Neoarchean and Paleoproterozoic magmatism in the Longjiang area, NE China: Implications for the recycling history of supracrustal components in the eastern Central Asian Orogenic Belt

Abstract

Substantial Phanerozoic crustal growth and reworking in the eastern Central Asian Orogenic Belt has partly obscured the Precambrian geological record. Accurate identification of such Precambrian magmatism and its petrogenesis is paramount to unveiling the early crustal evolution of the eastern Central Asian Orogenic Belt. Two outcrops of Neoarchean and Paleoproterozoic magmatism in the Longjiang area of NE China, eastern Central Asian Orogenic Belt, were recently discovered.
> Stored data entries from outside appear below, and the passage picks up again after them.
[config.mk]
export PLATFORM = sky130hd
export DESIGN_NAME = dma_req_arbiter
export DESIGN_NICKNAME = d
export VERILOG_FILES = /design/src/rtl/dma_arb_pkg.sv /design/src/rtl/dma_pin_trig.sv /design/src/rtl/dma_req_bits.sv /design/src/rtl/dma_bus_arb.sv /design/src/rtl/dma_req_arbiter.sv
export SDC_FILE = /design/constraint.sdc
export NUM_CORES = 1
export LEC_CHECK = 0
export ABC_AREA = 1
export ABC_CLOCK_PERIOD_IN_PS = 1200
export BUFFER_PORTS_ARGS = -buffer_cell sky130_fd_sc_hd__buf_4
export CORE_ASPECT_RATIO = 0.8
export CORE_MARGIN = 5
export CORE_UTILIZATION = 35
export DETAILED_ROUTE_END_ITERATION = 7
export GPL_ROUTABILITY_DRIVEN = 0
export MAX_ROUTING_LAYER = met4
export SLEW_MARGIN = 20
export SYNTH_ARGS = -nofsm -noshare
export SYNTH_HDL_FRONTEND = slang
export SYNTH_HIERARCHICAL = 1
export SYNTH_SLANG_ARGS = --single-unit
[constraint.sdc]
create_clock -name clk_i -period 1.2 [get_ports clk_i]
set_input_delay 0 -clock clk_i [delete_from_list [all_inputs] [get_ports clk_i]]
set_output_delay 0 -clock clk_i [all_outputs]
set_load 0.01 [all_outputs]
[src/rtl/dma_arb_pkg.sv]
package dma_arb_pkg;
  typedef enum logic {
    OWN_CPU = 1'b0,
    OWN_DMA = 1'b1
  } bus_owner_e;
endpackage

[src/rtl/dma_pin_trig.sv]
module dma_pin_trig #(
  parameter int N_CH        = 4,
  parameter int SYNC_STAGES = 2
) (
  input  logic            clk_i,
  input  logic            rst_ni,
  input  logic [N_CH-1:0] pin_i,
  input  logic [N_CH-1:0] pol_rise_i,
  output logic [N_CH-1:0] edge_o
);
  localparam int LastStage = SYNC_STAGES - 1;

  for (genvar g = 0; g < N_CH; g++) begin : g_ch
    logic [SYNC_STAGES-1:0] sync_q;
    logic                   prev_q;
    logic                   cur;

    always_ff @(posedge clk_i or negedge rst_ni) begin
      if (!rst_ni) begin
        sync_q <= '0;
        prev_q <= 1'b0;
      end else begin
        sync_q <= {sync_q[SYNC_STAGES-2:0], pin_i[g]};
        prev_q <= sync_q[LastStage];
      end
    end

    assign cur       = sync_q[LastStage];
    assign edge_o[g] = pol_rise_i[g] ? (cur & ~prev_q) : (~cur & prev_q);
  end
endmodule

[src/rtl/dma_req_bits.sv]
module dma_req_bits #(
  parameter int N_CH = 4
) (
  input  logic            clk_i,
  input  logic            rst_ni,
  input  logic [N_CH-1:0] set_i,
  input  logic [N_CH-1:0] clr_i,
  output logic [N_CH-1:0] req_o
);
  logic [N_CH-1:0] req_q;

  // a set that arrives on the clearing edge wins, so the new request survives
  always_ff @(posedge clk_i or negedge rst_ni) begin
    if (!rst_ni) req_q <= '0;
    else         req_q <= (req_q & ~clr_i) | set_i;
  end

  assign req_o = req_q;
endmodule

[src/rtl/dma_bus_arb.sv]
module dma_bus_arb
  import dma_arb_pkg::*;
#(
  parameter int N_CH = 4
) (
  input  logic            clk_i,
  input  logic            rst_ni,
  input  logic [N_CH-1:0] req_i,
  input  logic [N_CH-1:0] en_i,
  input  logic            cpu_access_done_i,
  input  logic            dma_xfer_done_i,
  output logic [N_CH-1:0] gnt_o,
  output logic            cpu_gnt_o,
  output logic            start_o,
  output logic [N_CH-1:0] clr_o
);
  bus_owner_e      owner_q;
  logic [N_CH-1:0] gnt_q;
  logic            start_q;
  logic [N_CH-1:0] eligible;
  logic [N_CH-1:0] pick;
  logic            launch;

  assign eligible = req_i & en_i;

  // fixed priority: lowest index wins
  always_comb begin
    pick = '0;
    for (int i = N_CH - 1; i >= 0; i--) begin
      if (eligible[i]) begin
        pick    = '0;
        pick[i] = 1'b1;
      end
    end
  end

  assign launch = (owner_q == OWN_CPU) && cpu_access_done_i && (|eligible);
  assign clr_o  = launch ? pick : '0;

  always_ff @(posedge clk_i or negedge rst_ni) begin
    if (!rst_ni) begin
      owner_q <= OWN_CPU;
      gnt_q   <= '0;
      start_q <= 1'b0;
    end else begin
      start_q <= launch;
      unique case (owner_q)
        OWN_CPU: if (launch) begin
          owner_q <= OWN_DMA;
          gnt_q   <= pick;
        end
        OWN_DMA: if (dma_xfer_done_i) begin
          owner_q <= OWN_CPU;
          gnt_q   <= '0;
        end
        default: begin
          owner_q <= OWN_CPU;
          gnt_q   <= '0;
        end
      endcase
    end
  end

  assign gnt_o     = gnt_q;
  assign cpu_gnt_o = (owner_q == OWN_CPU);
  assign start_o   = start_q;
endmodule

[src/rtl/dma_req_arbiter.sv]
module dma_req_arbiter #(
  parameter int N_CH        = 4,
  parameter int SYNC_STAGES = 2
) (
  input  logic            clk_i,
  input  logic            rst_ni,
  input  logic [N_CH-1:0] int_evt_i,
  input  logic [N_CH-1:0] ext_pin_i,
  input  logic [N_CH-1:0] src_ext_i,
  input  logic [N_CH-1:0] pol_rise_i,
  input  logic [N_CH-1:0] ch_en_i,
  input  logic            cpu_access_done_i,
  input  logic            dma_xfer_done_i,
  output logic [N_CH-1:0] dma_gnt_o,
  output logic            cpu_gnt_o,
  output logic            xfer_start_o,
  output logic [N_CH-1:0] req_pend_o
);
  logic [N_CH-1:0] pin_edge;
  logic [N_CH-1:0] trig;
  logic [N_CH-1:0] req;
  logic [N_CH-1:0] clr;

  dma_pin_trig #(.N_CH(N_CH), .SYNC_STAGES(SYNC_STAGES)) u_trig (
    .clk_i      (clk_i),
    .rst_ni     (rst_ni),
    .pin_i      (ext_pin_i),
    .pol_rise_i (pol_rise_i),
    .edge_o     (pin_edge)
  );

  assign trig = (src_ext_i & pin_edge) | (~src_ext_i & int_evt_i);

  dma_req_bits #(.N_CH(N_CH)) u_req (
    .clk_i  (clk_i),
    .rst_ni (rst_ni),
    .set_i  (trig),
    .clr_i  (clr),
    .req_o  (req)
  );

  dma_bus_arb #(.N_CH(N_CH)) u_arb (
    .clk_i             (clk_i),
    .rst_ni            (rst_ni),
    .req_i             (req),
    .en_i              (ch_en_i),
    .cpu_access_done_i (cpu_access_done_i),
    .dma_xfer_done_i   (dma_xfer_done_i),
    .gnt_o             (dma_gnt_o),
    .cpu_gnt_o         (cpu_gnt_o),
    .start_o           (xfer_start_o),
    .clr_o             (clr)
  );

  assign req_pend_o = req;
endmodule

==> results.md, run 1 <==
* Status: finished clean
* Fin. Hold Viols at 0
* Pins Over Slew Limit at 0
* Antenna violations before repair at 0
* Levels on crit path at 8
* First-pass DRT Iterations at 4
* R2r worst-path depth at 8
* Worst hold path class: primary input to flop
* Area grow syn2layout at 54.0%
* Reg2reg start: u_req/req_o[0]
* Crit path largest cell delay at 0.44 ns
* Nets@finish at 192
* Clk sinks at 22
* CTS tree: done
* Max VDD drop at 0.647 mV
* Via Count at 839
* Die footprint at 3840 µm²
* Initial core utilization at 37.4%
* CP required at 1.41 ns
* DIE WIDTH at 68.0 µm
* WL per Instance at 10.3 µm
* CP Class: flop to flop
* CP Launch Type: flop
* Mapped cell area at 943 µm²
* P_leak at 0.854 nW
* Post-Route M1 WL at about 900 µm
* Worst setup EP type: flop
* Final instance area at 1450 µm²
* Residual DRC at 0
* CTS Buf Count at 3
* Max Cap Viol at 0
* Worst hold stages at 4
* Slew HR at 81.1%
* IO Pins at 34
* Hold WS at 0.0152 ns
* Ys Warns at 6
* Mapped Cells at 112
* Critical R2R Capture: u_req/req_o[3]
* Setup WS pre-CTS at 0.0818 ns
* Largest net degree at the start of global routing at 23
* Top delay family on crit path: simple AND/OR/NAND/NOR gates
* Worst R2R Setup Slack at 0.07 ns
* Clk slew on worst S/H paths at roughly 0.13 ns
* Row count at 16
* Fin worst setup slack at around 0.072 ns
* Synthesized area per cell at 8.42 µm²
* Placeable Area at 2520 µm²
* Top sig layer: met3
* Critical path arrival at around 1.3 ns
* Seq/Total Area, Yosys at 58.4%
* Port buffer count at 33
* Achievable Freq at 0.886 GHz
* Clock Skew at 0.00919 ns
* Setup TNS at 0 ns
* Yosys cell types at 11
* Post-DRT Antenna Nets at 0
* Final setup viols at 0
* Syn Nets at approximately 140
* CP Buf/Inv Count at 2
* H-tree depth at 1
* Clock Latency Late Sink at 0.31 ns
* Power Total at 1.68 mW
* Clock Tree Buf Depth at 2
* GRT Overall Usage at 12.5%
* DRT iter0 DRCs at 51
* Antenna diodes at 0
* Share of layout cells above drive strength 1 at 28.7%
* Root Buffer: clkbuf_4
* CP max-delay cell: dfrtp_1
* Gr ovfl total at 0
* Routed wl met2 at roughly 1000 µm
* Metal3 WL at about 150 µm
* Power Density at 1150 nW/µm²
* Register bit count reported by yosys at 22
* Post-Route WL at 2090 µm
* Vias in the first global route at 821
* Post-DP Area at 1240 µm²
* RSZ-0062 raised after global routing: yes
* Wire length of the first global-routing pass at 3520 µm
* Sequence of cells on the critical path: nand2_4 > nand2_4 > nor2_4 > nand4_1 > inv_1 > inv_1 > nand2_1 > nand2_1
* Hold_sp: ch_en_i[2]
* Hpwl dp at 1460 µm
* Crit path max fanout at 3
* Final period util at 94.0%
* Period minus WS final at 1.13 ns
* Via density at 4.13
* Hold EP: u_arb/gnt_o[3]
* Die Y-Extent at 56.4 µm
* Worst-Margin Slew at about 0.28 ns
worst register-to-register path: cells and delay by family, from the launching register on:
kind / cells / cell delay (ns)
buffers and inverters: 2 / 0.10
AND/OR/NAND/NOR: 6 / 0.48
flip-flops: 1 / 0.44
layout by cell type (no fill, tap or decap), types with 3 or more instances in the layout:
master	n
nand3_1	13
dlygate4sd3_1	15
nand2_1	34
inv_1	31
clkbuf_4	3
buf_4	36
dfrtp_1	22
cells by family (layout without fill, tap and decap cells):
logic type | after synthesis | in the layout | synth area share, %
flops | 22 | 22 | 58.4
buf+inv | 33 | 88 | 13.1
compound gates | 2 | 2 | 2.25
simple gates | 55 | 55 | 26.3
cell type report:
class / count / area (µm²)
Multi-Input combinational cell: 57 / 277
Clock buffer: 4 / 36.3
Timing Repair Buffer: 51 / 420
Tap cell: 36 / 45.0
Inverter: 33 / 124
Sequential cell: 22 / 551
Fill cell: 231 / 1070
synthesized netlist by cell type, drive strengths merged:
cell / count / area (µm²)
dfrtp: 22 / 551
nor2: 2 / 7.51
o21ai: 2 / 21.3
nand4: 2 / 12.5
nand2: 38 / 163
nand3: 13 / 65.1
inv: 33 / 124
worst max path at each step:
stage	slack [ns]	endpoint	startpoint
finish	0.07	u_req/req_o[3]	u_req/req_o[0]
global route	-0.02	u_req/req_o[3]	u_req/req_o[0]
CTS	0.02	u_req/req_o[0]	src_ext_i[0]
detailed placement	0.08	u_req/req_o[3]	u_req/req_o[0]
global placement	0.13	u_req/req_o[3]	u_req/req_o[1]
floorplan	0.12	u_req/req_o[3]	u_req/req_o[1]
state kept, by name (all words and copies together), names as in the netlist:
| signal | cells |
|---|---|
| u_arb/owner_q | 1 |
| u_arb/gnt_o | 4 |
| u_arb/start_o | 1 |
| u_trig/g_ch.prev_q | 4 |
| u_req/req_o | 4 |
| u_trig/g_ch.sync_q | 8 |
metal layers:
layer  up-vias  global-route usage (%)
li1        436                       -
met1       377                    13.9
met2        26                    21.4
met3         0                    4.79
met4         0                    1.70
met5         -                       -
per-stage QoR:
| step | utilization [%] | std cells |
|---|---|---|
| finish | 57.6 | 203 |
| global route | 57.6 | 203 |
| CTS | 57.6 | 203 |
| detailed placement | 49.0 | 181 |
| global placement | 49.0 | 181 |
| floorplan | - | 112 |
report_power, final:
group	internal, mW	total (mW)	switching, mW
logic	0.217	0.412	0.195
clock network	0.185	0.411	0.226
registers	0.810	0.854	0.0434
total	1.21	1.68	0.464
what timing repair did:
action / in CTS / in global routing
setup buffers: 0 / 3
setup endpoints to repair: 0 / 4
gates resized for setup: 0 / 2
hold buffers: 18 / 0
endpoints found under the hold margin: 32 / 0
Power figures use the tool's default switching activity.
==> run 2, diff against run 1 <==
--- a/config.mk
+++ b/config.mk
@@ -7,5 +7,5 @@
 export LEC_CHECK = 0
 export ABC_AREA = 1
-export ABC_CLOCK_PERIOD_IN_PS = 1200
+export ABC_CLOCK_PERIOD_IN_PS = 1220
 export BUFFER_PORTS_ARGS = -buffer_cell sky130_fd_sc_hd__buf_4
 export CORE_ASPECT_RATIO = 0.8
==> constraint.sdc (replaced) <==
create_clock -name clk_i -period 1.22 [get_ports clk_i]
set_input_delay 0.061 -clock clk_i [delete_from_list [all_inputs] [get_ports clk_i]]
set_output_delay 0.061 -clock clk_i [all_outputs]
set_load 0.01 [all_outputs]
==> run 2 against run 1 <==
Maximum frequency grew 0.17%. Total power down 3.7%. Highest routed layer unchanged. Global-route usage shrank 1.7 points. Combinational power shrank 8.0%.
==> results.md, run 2 (synthesized netlist as in run 1, its figures left out) <==
* CP Buf/Inv Count at 2 (unchanged)
* Critical R2R Capture: u_req/req_o[3]
* Clock Latency Late Sink at 0.31 ns (about the same)
* CTS tree: done
* Period minus WS final at 1.13 ns (-0.00190 ns)
* Final period util at 92.3% (-1.7 points)
* Critical Path Source: u_req/req_o[0]
* DIE WIDTH at 68.0 µm (unchanged)
* Commonest non-fill, non-tap cell in the layout: buf_4
* Residual DRC at 0 (unchanged)
* Vias in the first global route at 736 (-10%)
* First-pass DRT Iterations at 3 (-1)
* Largest register FFs at 8 (unchanged)
* Root Buffer: clkbuf_4
* Via Count at 802 (-4.4%)
* CP required at 1.42 ns (about the same)
* Levels on crit path at 8 (unchanged)
* Hpwl dp at 1460 µm (unchanged)
* Layout Utilization at 54.0% (-3.6 points)
* Placeable Area at 2520 µm² (unchanged)
* Critical path arrival at 1.33 ns (about the same)
* Final setup viols at 0 (unchanged)
* Worst setup EP type: flop
* Crit path largest cell delay at 0.44 ns (about the same)
* Pins Over Slew Limit at 0 (unchanged)
* Via density at 4.13 (about the same)
* Clk sinks at 22 (unchanged)
* Row count at 16 (unchanged)
* Status: finished clean
* P_leak at 0.816 nW (-4.4%)
* Clk slew on worst S/H paths at 0.13 ns (about the same)
* DP Cell Count at 181 (unchanged)
* WL per Instance at 9.82 µm (-4.7%)
* Die Y-Extent at 56.4 µm (unchanged)
* Max Cap Viol at 0 (unchanged)
* Most flops, register: u_trig/g_ch.sync_q
* H-tree depth at 1 (unchanged)
* Crit path to: u_req/req_o[3]
* Clock Skew at 0.0128 ns (+0.00362 ns)
* Reg2reg start: u_req/req_o[0]
* Share of layout cells above drive strength 1 at 30.4% (+1.6 points)
* Post-DRT Antenna Nets at 0 (unchanged)
* R2r worst-path depth at 8 (unchanged)
* Die footprint at 3840 µm² (unchanged)
* Antenna diodes at 0 (unchanged)
* CTS Buf Count at 3 (unchanged)
* Slew HR at 81.6% (+0.49 points)
* Largest net degree at the start of global routing at 23 (unchanged)
* Fin. Hold Viols at 0 (unchanged)
* Nets@finish at 183 (-4.7%)
* Worst hold stages at 5 (+1)
* Worst R2R Setup Slack at 0.09 ns (+0.02 ns)
* Commonest non-fill, non-tap cells in the layout: buf_4 (36), nand2_1 (34), inv_1 (31), dfrtp_1 (22), nand3_1 (13)
* Top delay family on crit path: simple AND/OR/NAND/NOR gates
* CP max-delay cell: dfrtp_1
* Setup TNS at 0 ns (unchanged)
* Port buffer count at 33 (unchanged)
* Post-Route WL at 1910 µm (-8.9%)
* Antenna violations before repair at 0 (unchanged)
* DRT iter0 DRCs at 42 (-18%)
* Power Density at 1190 nW/µm² (+2.7%)
* CP Launch Type: flop
* Achievable Freq at 0.888 GHz (+0.17%)
* Hold_sp: int_evt_i[1]
* Worst-Margin Slew at 0.277 ns (-0.00741 ns)
* Max VDD drop at 0.632 mV (-2.4%)
* Gr ovfl total at 0 (unchanged)
* Wire length of the first global-routing pass at 3040 µm (-14%)
* Final Non-Filler Cells at 194 (-4.4%)
* CP Class: flop to flop
* Crit path max fanout at 3 (unchanged)
* Area grow syn2layout at 44.4%
* Worst hold path class: primary input to flop
* IO Pins at 34 (unchanged)
* Initial core utilization at 37.4% (unchanged)
* Clock Tree Buf Depth at 2 (unchanged)
* RSZ-0062 raised after global routing: yes
* GRT Overall Usage at 10.8% (-1.7 points)
* Sequence of cells on the critical path: nand2_4 > nand2_4 > nor2_4 > nand4_1 > inv_1 > inv_1 > nand2_1 > nand2_1
==> run 2: worst min path at each step <==
stage	endpoint	slack [ns]
5_1_grt	u_arb/gnt_o[3]	0.008
4_1_cts	u_req/req_o[1]	0.01
3_3_place_gp	u_trig/g_ch[0].prev_q	-0.03
6_report	u_req/req_o[1]	0.02
2_1_floorplan	u_arb/gnt_o[0]	-0.23
3_5_place_dp	u_trig/g_ch[0].prev_q	-0.04
==> run 2: where the power goes <==
group | total, mW | switching (mW) | internal (mW)
clock | 0.397 | 0.215 | 0.182
combinational | 0.379 | 0.184 | 0.195
sequential | 0.839 | 0.0419 | 0.797
total | 1.62 | 0.441 | 1.17
==> run 2: final cells by class <==
cell class / instances / area, µm²
fillers: 247 / 1160
flip-flops and latches: 22 / 551
repair buffers: 42 / 330
multi-input cells: 57 / 277
inverters: 33 / 124
well taps: 36 / 45.0
clock buffers: 4 / 36.3
==> run 2: timing repair <==
action	CTS	global route
endpoints found under the setup margin	0	1
resized for setup	0	2
hold endpoints to repair	27	0
buffers inserted	0	3
hold buffers	6	0
==> run 2: worst reg2reg max path: cells and delay by family (launching register included) <==
family / cells / cell delay (ns)
AND/OR/NAND/NOR: 6 / 0.47
buffers and inverters: 2 / 0.10
flip-flops: 1 / 0.44
==> run 2: per-layer routing <==
layer	global-route usage (%)	part of all wire (%)	routed length, µm
met2	17.3	47	901
met1	12.6	43	820
met5	-	0	0
met3	4.79	9.6	183
met4	1.70	0	0
==> run 2: through the flow <==
stage                     setup WS, ns  hold slack (ns)  area (µm²)  power, mW
after global routing           -0.0144          0.00763        1360       1.73
after detailed placement         0.102          -0.0360        1240       1.20
final                           0.0934           0.0174        1360       1.62
after CTS                       0.0703          0.00952        1330       1.62
after floorplan                  0.138           -0.235         943       1.01
after global placement           0.149          -0.0333        1240       1.19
The Kaoquantun outcrop consists of monzogranites that yield a zircon 207Pb/206Pb age of 2568 ± 8 Ma and are similar to peraluminous A1-type granites. They were derived from the partial melting of a hybrid crustal source comprising newly accreted Mesoarchean crust and abundant supracrustal metapelites in a post-collisional extensional setting. Such metapelites were initially part of the upper crust but were buried in the middle−lower crust due to crustal thickening prior to ca. 2.6 Ga. In the Zhanbeitun outcrop, basaltic andesites overlie monzogranites, and both have been intruded by syenogranites. The monzogranites and syenogranites yield zircon 207Pb/206Pb ages of 1881 ± 10 Ma and 1843 ± 3 Ma, respectively, whereas the basaltic andesites are inferred to have formed at 1.88−1.84 Ga. The 1.88 Ga monzogranites have relatively enriched zircon Hf-O isotopic compositions and were derived from a hybrid melt of mafic rocks in the lower crust and ancient metabasalts that had undergone low-temperature alteration at supracrustal depths. The 1.88−1.84 Ga basaltic andesites are Nb-rich and were generated by the partial melting of a mantle wedge that was metasomatized by subduction-derived fluids, recycled sediments, and slab-derived melts. The 1.84 Ga syenogranites are peraluminous and K-rich, and record a profound mixing and assimilation process involving melts derived from supracrustal sediments and the lower crust. Three stages of Paleoproterozoic magmatism emerged from subduction-related crustal thickening, slab breakoff, and collision, respectively. The zircon Hf isotopic data further indicate that the eastern Central Asian Orogenic Belt underwent at least one stage of proto-crustal growth at ca. 3.0 Ga, followed by multiple phases of crustal reworking during the Neoarchean and Paleoproterozoic, with dominant involvement of supracrustal components.